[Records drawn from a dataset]
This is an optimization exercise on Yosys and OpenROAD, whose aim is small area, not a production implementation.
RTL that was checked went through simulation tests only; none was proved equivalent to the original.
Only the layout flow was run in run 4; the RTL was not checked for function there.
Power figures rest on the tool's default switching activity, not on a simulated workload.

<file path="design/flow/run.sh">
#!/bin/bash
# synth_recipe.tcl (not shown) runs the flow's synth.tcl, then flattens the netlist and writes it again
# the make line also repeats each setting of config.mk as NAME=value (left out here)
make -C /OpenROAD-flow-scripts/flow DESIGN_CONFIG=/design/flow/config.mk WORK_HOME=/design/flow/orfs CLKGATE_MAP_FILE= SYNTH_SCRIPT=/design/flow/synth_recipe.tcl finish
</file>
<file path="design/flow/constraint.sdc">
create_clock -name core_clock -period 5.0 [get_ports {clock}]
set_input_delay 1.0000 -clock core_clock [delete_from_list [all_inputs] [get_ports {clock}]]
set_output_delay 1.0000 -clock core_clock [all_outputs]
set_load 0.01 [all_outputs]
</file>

▶ **To do**
Give back the data above exactly, so that every line matches.

▶ **Expected answer**
This is an optimization exercise on Yosys and OpenROAD, whose aim is small area, not a production implementation.
RTL that was checked went through simulation tests only; none was proved equivalent to the original.
Only the layout flow was run in run 4; the RTL was not checked for function there.
Power figures rest on the tool's default switching activity, not on a simulated workload.

<file path="design/flow/run.sh">
#!/bin/bash
# synth_recipe.tcl (not shown) runs the flow's synth.tcl, then flattens the netlist and writes it again
# the make line also repeats each setting of config.mk as NAME=value (left out here)
make -C /OpenROAD-flow-scripts/flow DESIGN_CONFIG=/design/flow/config.mk WORK_HOME=/design/flow/orfs CLKGATE_MAP_FILE= SYNTH_SCRIPT=/design/flow/synth_recipe.tcl finish
</file>
<file path="design/flow/constraint.sdc">
create_clock -name core_clock -period 5.0 [get_ports {clock}]
set_input_delay 1.0000 -clock core_clock [delete_from_list [all_inputs] [get_ports {clock}]]
set_output_delay 1.0000 -clock core_clock [all_outputs]
set_load 0.01 [all_outputs]
</file>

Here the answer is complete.